The Department for Children, Schools and Families has changed its name to the Department for Education following the new Government taking office on 11 May.
Conservative MP Michael Gove (pictured left) has been appointed as Education Secretary replacing Labour's Ed Balls.
According to a press officer at the new Department for Education, the change is in name only and the department will retain the same responsibilities of the DCSF.
Mr Gove, a former Times journalist, joined the shadow cabinet as children, schools and families spokesman at the age of 39. He was the head of the Policy Exchange think tank for three years before winning the safe seat of Surrey Heath.
In an introductory email sent to his staff, Mr Gove said he wants the Department to refocus on its core purpose of supporting teaching and learning.
"School reform will be our priority but schools only succeed when society is strong, which is why we will also strengthen and reform children's services," Mr Gove wrote.
At the Conservative annual conference last October Mr Gove said children need to be taken out of unstable situations earlier and placed for adoption, a policy supported by the NSPCC.
A notice on the Department for Education's website states that "all statutory guidance and legislation linked to from this site continues to reflect the current legal position unless indicated otherwise, but may not reflect Government policy."

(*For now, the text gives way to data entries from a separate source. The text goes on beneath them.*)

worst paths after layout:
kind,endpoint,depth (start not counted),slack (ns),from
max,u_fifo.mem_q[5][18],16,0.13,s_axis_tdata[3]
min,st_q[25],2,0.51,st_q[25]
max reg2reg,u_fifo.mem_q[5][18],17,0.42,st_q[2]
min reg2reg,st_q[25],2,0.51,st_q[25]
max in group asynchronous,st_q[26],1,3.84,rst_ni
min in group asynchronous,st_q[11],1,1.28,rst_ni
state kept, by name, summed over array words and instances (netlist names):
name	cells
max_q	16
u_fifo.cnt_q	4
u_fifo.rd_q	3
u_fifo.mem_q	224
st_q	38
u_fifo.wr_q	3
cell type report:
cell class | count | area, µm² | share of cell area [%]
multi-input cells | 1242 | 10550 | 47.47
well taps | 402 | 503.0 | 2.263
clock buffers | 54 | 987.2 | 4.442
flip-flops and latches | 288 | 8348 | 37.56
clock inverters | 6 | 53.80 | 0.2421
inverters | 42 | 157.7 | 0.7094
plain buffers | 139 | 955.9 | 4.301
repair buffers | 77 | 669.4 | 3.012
## src/random_key_tour_decoder_defines.svh

```systemverilog
// Assertion helpers for the random key tour decoder.
`ifndef RANDOM_KEY_TOUR_DECODER_DEFINES_SVH
`define RANDOM_KEY_TOUR_DECODER_DEFINES_SVH

// Condition that must hold at every clock edge outside reset.
`define RKTD_ALWAYS(lbl, cond, msg) \
  lbl: assert property (@(posedge clk) disable iff (rst) (cond)) else $error(msg);

// Antecedent in one cycle implies consequent in the same cycle.
`define RKTD_IMPLIES(lbl, ante, cons, msg) \
  lbl: assert property (@(posedge clk) disable iff (rst) (ante) |-> (cons)) else $error(msg);

`endif

```

## src/rktd_pkg.sv

```systemverilog
package rktd_pkg;

  localparam int LABEL_BITS = 6;

  typedef enum logic [1:0] {
    OP_HOLD,
    OP_INSERT,
    OP_SHIFT_DOWN,
    OP_DROP_TOP
  } cell_op_t;

  typedef struct packed {
    cell_op_t              op;
    logic [LABEL_BITS-1:0] label;
  } cell_ctrl_t;

  typedef enum logic {
    ST_LOAD,
    ST_EMIT
  } dec_state_t;

endpackage

```

## src/rktd_cell.sv

```systemverilog
module rktd_cell #(
  parameter int KW = 32
) (
  input  logic                             clk,
  input  logic                             rst,
  input  rktd_pkg::cell_ctrl_t             ctrl,
  input  logic [KW-1:0]                    new_key,
  input  logic [KW-1:0]                    lower_key,
  input  logic [rktd_pkg::LABEL_BITS-1:0]  lower_label,
  input  logic                             lower_valid,
  input  logic                             lower_gt,
  input  logic [KW-1:0]                    upper_key,
  input  logic [rktd_pkg::LABEL_BITS-1:0]  upper_label,
  input  logic                             upper_valid,
  output logic [KW-1:0]                    key,
  output logic [rktd_pkg::LABEL_BITS-1:0]  label,
  output logic                             valid,
  output logic                             gt,
  output logic                             top
);

  logic [KW-1:0]                   key_next;
  logic [rktd_pkg::LABEL_BITS-1:0] label_next;
  logic                            valid_next;

  // An empty cell counts as holding an infinitely large key.
  assign gt  = !valid || (key > new_key);
  assign top = valid && !upper_valid;

  always_comb begin
    key_next   = key;
    label_next = label;
    valid_next = valid;
    case (ctrl.op)
      rktd_pkg::OP_INSERT: begin
        if (gt) begin
          if (lower_gt) begin
            key_next   = lower_key;
            label_next = lower_label;
            valid_next = lower_valid;
          end else begin
            key_next   = new_key;
            label_next = ctrl.label;
            valid_next = 1'b1;
          end
        end
      end
      rktd_pkg::OP_SHIFT_DOWN: begin
        key_next   = upper_key;
        label_next = upper_label;
        valid_next = upper_valid;
      end
      rktd_pkg::OP_DROP_TOP: begin
        if (top) begin
          valid_next = 1'b0;
        end
      end
      default: begin
        valid_next = valid;
      end
    endcase
  end

  always_ff @(posedge clk) begin
    if (rst) begin
      valid <= 1'b0;
    end else begin
      valid <= valid_next;
    end
  end

  always_ff @(posedge clk) begin
    key   <= key_next;
    label <= label_next;
  end

endmodule

```

## src/rktd_chain.sv

```systemverilog
module rktd_chain #(
  parameter int N  = 32,
  parameter int KW = 32
) (
  input  logic                             clk,
  input  logic                             rst,
  input  rktd_pkg::cell_ctrl_t             ctrl,
  input  logic [KW-1:0]                    new_key,
  output logic [rktd_pkg::LABEL_BITS-1:0]  head_label,
  output logic [rktd_pkg::LABEL_BITS-1:0]  top_label,
  output logic [N-1:0]                     valid_vec
);

  logic [KW-1:0]                   key_a   [N];
  logic [rktd_pkg::LABEL_BITS-1:0] label_a [N];
  logic [N-1:0]                    gt_vec;
  logic [N-1:0]                    top_vec;

  for (genvar i = 0; i < N; i++) begin : g_cell
    logic [KW-1:0]                   lo_key;
    logic [rktd_pkg::LABEL_BITS-1:0] lo_label;
    logic                            lo_valid;
    logic                            lo_gt;
    logic [KW-1:0]                   up_key;
    logic [rktd_pkg::LABEL_BITS-1:0] up_label;
    logic                            up_valid;

    if (i == 0) begin : g_first
      assign lo_key   = '0;
      assign lo_label = '0;
      assign lo_valid = 1'b0;
      assign lo_gt    = 1'b0;
    end else begin : g_inner_lo
      assign lo_key   = key_a[i-1];
      assign lo_label = label_a[i-1];
      assign lo_valid = valid_vec[i-1];
      assign lo_gt    = gt_vec[i-1];
    end

    if (i == N - 1) begin : g_last
      assign up_key   = '0;
      assign up_label = '0;
      assign up_valid = 1'b0;
    end else begin : g_inner_up
      assign up_key   = key_a[i+1];
      assign up_label = label_a[i+1];
      assign up_valid = valid_vec[i+1];
    end

    rktd_cell #(.KW(KW)) u_cell (
      .clk         (clk),
      .rst         (rst),
      .ctrl        (ctrl),
      .new_key     (new_key),
      .lower_key   (lo_key),
      .lower_label (lo_label),
      .lower_valid (lo_valid),
      .lower_gt    (lo_gt),
      .upper_key   (up_key),
      .upper_label (up_label),
      .upper_valid (up_valid),
      .key         (key_a[i]),
      .label       (label_a[i]),
      .valid       (valid_vec[i]),
      .gt          (gt_vec[i]),
      .top         (top_vec[i])
    );
  end

  assign head_label = label_a[0];

  // Valid cells are contiguous from cell 0, so at most one top flag is set.
  always_comb begin
    top_label = '0;
    for (int i = 0; i < N; i++) begin
      top_label = top_label | (label_a[i] & {rktd_pkg::LABEL_BITS{top_vec[i]}});
    end
  end

endmodule

```

## src/random_key_tour_decoder.sv

```systemverilog
// Random key tour decoder.
// Input channel (key, last_key; key_valid / key_stall): one random key per
// transaction. The n-th key of a run labels vertex n; last_key closes the run.
// Each key is inserted into a sorted row of MAX_KEYS cells in the cycle it is
// taken, so keys are accepted one per cycle while a run is loading.
// Output channel (vertex, last_vertex, overflow; vertex_valid / vertex_stall):
// after the closing key the tour comes out as n+1 transactions: vertex 0, then
// the labels in key order (reversed if the first label exceeds the last one).
// The first result is registered after the closing key has moved the state to
// emitting, and the rest follow one per cycle while vertex_stall is low.
// key_stall is high while a tour is being emitted. Holding vertex_stall high
// freezes the output register and the row of cells; nothing is lost.
// Keys beyond MAX_KEYS are dropped and flagged on every result of that tour.
// Reset (rst, synchronous) empties the row and returns to loading.
module random_key_tour_decoder #(
  parameter int MAX_KEYS = 32,
  parameter int KEY_BITS = 32
) (
  input  logic                             clk,
  input  logic                             rst,
  input  logic                             key_valid,
  output logic                             key_stall,
  input  logic [31:0]                      key,
  input  logic                             last_key,
  output logic                             vertex_valid,
  input  logic                             vertex_stall,
  output logic [rktd_pkg::LABEL_BITS-1:0]  vertex,
  output logic                             last_vertex,
  output logic                             overflow
);

`include "random_key_tour_decoder_defines.svh"

  localparam int KW = (KEY_BITS < 32) ? KEY_BITS : 32;
  localparam int CW = $clog2(MAX_KEYS + 1);

  rktd_pkg::dec_state_t state, state_next;
  logic [CW-1:0]        key_count, key_count_next;
  logic                 overflow_seen, overflow_seen_next;
  logic                 zero_pending, zero_pending_next;
  logic                 reverse, reverse_next;
  logic                 vertex_valid_next;

  rktd_pkg::cell_ctrl_t            ctrl;
  logic [KW-1:0]                   new_key;
  logic [rktd_pkg::LABEL_BITS-1:0] head_label;
  logic [rktd_pkg::LABEL_BITS-1:0] top_label;
  logic [rktd_pkg::LABEL_BITS-1:0] emit_label;
  logic [MAX_KEYS-1:0]             valid_vec;

  logic key_acc;
  logic advance;
  logic full;
  logic finishing;

  assign new_key   = key[KW-1:0];
  assign full      = (key_count == CW'(MAX_KEYS));
  assign key_acc   = key_valid && !key_stall;
  assign advance   = (state == rktd_pkg::ST_EMIT) && (!vertex_valid || !vertex_stall);
  assign emit_label = reverse ? top_label : head_label;
  assign finishing = advance && (zero_pending ? (key_count == '0)
                                              : (key_count == CW'(1)));

  rktd_chain #(.N(MAX_KEYS), .KW(KW)) u_chain (
    .clk        (clk),
    .rst        (rst),
    .ctrl       (ctrl),
    .new_key    (new_key),
    .head_label (head_label),
    .top_label  (top_label),
    .valid_vec  (valid_vec)
  );

  // Next state
  always_comb begin
    state_next = state;
    case (state)
      rktd_pkg::ST_LOAD: begin
        if (key_acc && last_key) begin
          state_next = rktd_pkg::ST_EMIT;
        end
      end
      rktd_pkg::ST_EMIT: begin
        if (finishing) begin
          state_next = rktd_pkg::ST_LOAD;
        end
      end
      default: begin
        state_next = rktd_pkg::ST_LOAD;
      end
    endcase
  end

  // Outputs and datapath control
  always_comb begin
    key_stall          = (state != rktd_pkg::ST_LOAD);
    ctrl.op            = rktd_pkg::OP_HOLD;
    ctrl.label         = rktd_pkg::LABEL_BITS'(key_count) + 1'b1;
    key_count_next     = key_count;
    overflow_seen_next = overflow_seen;
    zero_pending_next  = zero_pending;
    reverse_next       = reverse;
    vertex_valid_next  = vertex_valid && vertex_stall;

    if (key_acc) begin
      if (full) begin
        overflow_seen_next = 1'b1;
      end else begin
        ctrl.op        = rktd_pkg::OP_INSERT;
        key_count_next = key_count + 1'b1;
      end
      if (last_key) begin
        zero_pending_next = 1'b1;
      end
    end

    if (advance) begin
      vertex_valid_next = 1'b1;
      if (zero_pending) begin
        zero_pending_next = 1'b0;
        reverse_next      = (key_count != '0) && (head_label > top_label);
      end else begin
        ctrl.op        = reverse ? rktd_pkg::OP_DROP_TOP : rktd_pkg::OP_SHIFT_DOWN;
        key_count_next = key_count - 1'b1;
      end
      if (finishing) begin
        overflow_seen_next = 1'b0;
      end
    end
  end

  always_ff @(posedge clk) begin
    if (rst) begin
      state         <= rktd_pkg::ST_LOAD;
      key_count     <= '0;
      overflow_seen <= 1'b0;
      zero_pending  <= 1'b0;
      reverse       <= 1'b0;
      vertex_valid  <= 1'b0;
    end else begin
      state         <= state_next;
      key_count     <= key_count_next;
      overflow_seen <= overflow_seen_next;
      zero_pending  <= zero_pending_next;
      reverse       <= reverse_next;
      vertex_valid  <= vertex_valid_next;
    end
  end

  always_ff @(posedge clk) begin
    if (advance) begin
      vertex      <= zero_pending ? '0 : emit_label;
      last_vertex <= finishing;
      overflow    <= overflow_seen;
    end
  end

  `RKTD_ALWAYS(a_count_matches_cells, $countones(valid_vec) == int'(key_count), "cell count mismatch")
  `RKTD_ALWAYS(a_cells_contiguous, (valid_vec & (valid_vec + MAX_KEYS'(1))) == '0, "gap in cell row")
  `RKTD_IMPLIES(a_emit_has_keys, state == rktd_pkg::ST_EMIT && !zero_pending, key_count != '0, "label emit with empty row")
  `RKTD_IMPLIES(a_count_bound, 1'b1, key_count <= CW'(MAX_KEYS), "count beyond capacity")

endmodule

```

## config.mk

```make
export PLATFORM = sky130hd
export DESIGN_NAME = random_key_tour_decoder
export DESIGN_NICKNAME = d
export VERILOG_FILES = /design/src/rktd_pkg.sv /design/src/rktd_cell.sv /design/src/rktd_chain.sv /design/src/random_key_tour_decoder.sv
export VERILOG_INCLUDE_DIRS = /design/src /design/src/src
export SDC_FILE = /design/constraint.sdc
export NUM_CORES = 2
export LEC_CHECK = 0
export BUFFER_PORTS_ARGS = -buffer_cell sky130_fd_sc_hd__buf_2
export CELL_PAD_IN_SITES_DETAIL_PLACEMENT = 0
export CELL_PAD_IN_SITES_GLOBAL_PLACEMENT = 2
export CORE_ASPECT_RATIO = 1.1
export CORE_UTILIZATION = 36
export DETAILED_ROUTE_END_ITERATION = 16
export MAX_ROUTING_LAYER = met4
export PLACE_DENSITY = 0.68
export SLEW_MARGIN = 20
export SYNTH_ARGS = -nofsm -noshare
export SYNTH_HDL_FRONTEND = slang
export SYNTH_HIERARCHICAL = 1
export SYNTH_SLANG_ARGS = --single-unit
```

## constraint.sdc

```tcl
create_clock -name clk -period 5.58 [get_ports clk]
set_input_delay 0.558 -clock clk [delete_from_list [all_inputs] [get_ports clk]]
set_output_delay 0.558 -clock clk [all_outputs]
set_load 0.02 [all_outputs]
```

==> run_results.csv <==
group,metric,value,unit
finish,final_common_cell,"nand2_1",
run,maxCapViolations,0,
route,drt_first_pass_iters,6,
timing,setup_slack,951,ps
global_routing,grt_pass1_vias,73800,
setup_path,r2r_slack,950,ps
floorplanning,die_h,535,um
timing,slew_viol_final,0,
timing,fin_crit_sh,83.0,%
yosys,synth_warnings,6,
floorplanning,die_w,487,um
clock_network,post-cts-setup-buffers,0,
timing,hold_viol_final,0,
floorplanning,start_util,36.2,%
timing,setup_violations,0,
floorplanning,ios,47,
power,ir_worst_vdd,0.242,mV
timing,fmax,216,MHz
setup_path,worstSetupStartpointType,"register",
placed_design,place_ws,617,ps
route,drc,0,
floorplanning,core_area,257000,um^2
timing,skew,73.6,ps
placed_design,gp_congestion,0.959,
hold_path,hp-class,"primary input to register",
timing,period_minus_slack,4630,ps
floorplanning,dieArea,261000,um^2
clock_network,clk_latency,860,ps
route,via_per_inst,5.61,
power,comb_power_share,38.5,%
timing,tns,0,ps
finish,layout.nets,11100,
timing,timing.hold.ws,209,ps
power,p_int,0.0312,W
yosys,netlist_instances,9783,
clock_network,cts_max_path_buffers,4,
global_routing,grt_max_degree,79,
timing,worstMarginPinSlew,1140,ps
setup_path,ff2ff_path_depth,12,
power,clkPwrFrac,20.2,%
clock_network,clock_sinks,1267,
setup_path,r2r_start,"u_chain/g_cell[7].u_cell/key[27]",
finish,drive_gt1_share,8.00,%
outcome,status,"complete, no violations",
power,leakage,48.9,nW
global_routing,grt_pass1_wl,531000,um
route,routed_wl,369000,um
route,post_drt_wl_per_cell,27.2,um
setup_path,critPathBufInv,1,
clock_network,cts_resized,0,
clock_network,cts_root_buffer,"clkbuf_16",
finish,area_growth,13.7,%
placed_design,hpwl,282000,um
yosys,syn_area_per_cell,9.52,um^2
power,p_seq_share,41.3,%
route,dr_total_vias,76100,
clock_network,cts-htree-levels,4,
setup_path,rr_endpoint,"u_chain/g_cell[8].u_cell/valid",
route,drt-initial-drc-count,6531,
global_routing,gr-total-overflow,0,
setup_path,critPathMaxStageDelay,810,ps
timing,slew_headroom,23.7,%
setup_path,crit_path_end_kind,"register",
placed_design,port_buffers,46,
setup_path,path_delay_family,"compound AO/OA/AOI/OAI gates",
setup_path,slowest_stage,"o31ai_4",
setup_path,crit_path_end,"u_chain/g_cell[8].u_cell/valid",
global_routing,antenna_found_initial,12,
setup_path,critical_path_class,"register to register",
power,p_sw_share,42.1,%
finish,layout_common_cells,"nand2_1 (1,446), o21ai_0 (1,312), edfxtp_1 (1,224)",
global_routing,grt.total_usage,28.6,%
power,powerDensity,509,nW/um^2
setup_path,critical_path.startpoint,"u_chain/g_cell[7].u_cell/key[27]",
setup_path,cp_max_fo,25,
setup_path,arrival,5360,ps
finish,fillers,25400,
setup_path,crit_required,6320,ps
yosys,syn_area,93100,um^2
clock_network,cts_made_buffers,170,
clock_network,path_clk_slew,60,ps
setup_path,path_cells,"ha_1 -> nand4_1 -> nor2_1 -> a2bb2oi_1 -> o211ai_2 -> nor3_1 -> o31ai_4 -> buf_4 -> nor3b_1 -> a21oi_1 -> or2_1 -> o31a_1",
power,switching_power,0.0227,W
floorplanning,rows,195,
clock_network,hold_buffers,2,
timing,rsz0062_at_grt,"false",
clock_network,cts_tree,"yes",
setup_path,critical_path_cell_count,12,
route,drtAntennaViolNets,0,
## state kept, by name (all words and copies together), names as in the netlist
name	flops
vertex	6
overflow_seen	1
vertex_valid	1
u_chain/g_cell.u_cell/valid	32
reverse	1
zero_pending	1
u_chain/g_cell.u_cell/label	192
u_chain/g_cell.u_cell/key	1024
key_count	6
key_stall	1
overflow	1
last_vertex	1
## worst min-delay path by stage
stage | cells after the start | slack, ps | endpoint | startpoint
floorplan | 0 | 410 | overflow | overflow_seen
global placement | 0 | 460 | overflow | overflow_seen
detailed placement | 0 | 460 | overflow | overflow_seen
CTS | 2 | 130 | vertex_valid | rst
global route | 2 | 180 | vertex_valid | rst
finish | 2 | 210 | vertex_valid | rst
## power by group through the flow
stage | Clock [W] | Combinational, W | Sequential (W)
floorplan | 0 | 0.0141 | 0.0189
global placement | 0 | 0.0199 | 0.0223
detailed placement | 0 | 0.0205 | 0.0224
CTS | 0.0111 | 0.0206 | 0.0222
global route | 0.0114 | 0.0229 | 0.0226
finish | 0.0109 | 0.0207 | 0.0223
## per-stage QoR
stage | total power (W) | instance area, um^2 | util [%] | std cells
final | 0.0539 | 106000 | 41.2 | 13600
after global routing | 0.0569 | 106000 | 41.2 | 13600
after CTS | 0.0539 | 106000 | 41.2 | 13600
after detailed placement | 0.0429 | 101000 | 39.1 | 13300
after global placement | 0.0423 | 100000 | 39.1 | 13300
after floorplan | 0.0330 | 93400 | - | 9864
## cell type report
cell class / count / area, um^2 / area share [%]
multi-input combinational: 7108 / 51200 / 48.3
sequential: 1267 / 37600 / 35.5
clock buffer: 230 / 4700 / 4.44
tap: 3447 / 4310 / 4.08
inverter: 1067 / 4010 / 3.78
timing repair buffer: 377 / 3430 / 3.24
clock inverter: 67 / 584 / 0.552
antenna: 9 / 22.5 / 0.0213
## worst register-to-register path, stage by stage (launching register included)
cell	delay, ps
edfxtp_1	630
ha_1	440
nand4_1	220
nor2_1	460
a2bb2oi_1	180
o211ai_2	190
nor3_1	210
o31ai_4	810
buf_4	560
nor3b_1	260
a21oi_1	80
or2_1	240
o31a_1	240
## per-layer routing
metal	GRT usage, %	vias to the layer above	wire (um)
li1	-	35600	-
met1	39.8	37700	173000
met2	43.2	2297	164000
met3	2.60	499	19500
met4	9.77	0	13100
met5	-	-	0
Power figures use the tool's default switching activity.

Other appointments relevant to family lawyers are:
- Ken Clarke QC as Justice Secretary and Lord Chancellor.
- Theresa May as Home Secretary and Minister for Women and Equality. In 2001 and 2002, she voted against gays and lesbians being able to adopt. In 2008 she voted against legislation which removed the need for a father in lesbians undergoing IVF treatment. However in 2004, she voted in favour of civil partnerships.
- Iain Duncan Smith as Work and Pensions Secretary. He set up the Centre for Social Justice think-tank which produced a report last November aimed at "strengthening marriage and reducing family breakdown".
- Dominic Grieve QC as Attorney-General. Mr Grieve has been drawing up the Conservative's plans to reform legal aid.
- Tim Loughton as Parliamentary Under-Secretary of State (junior minister) for Children. He has been shadow children's minister since November 2003.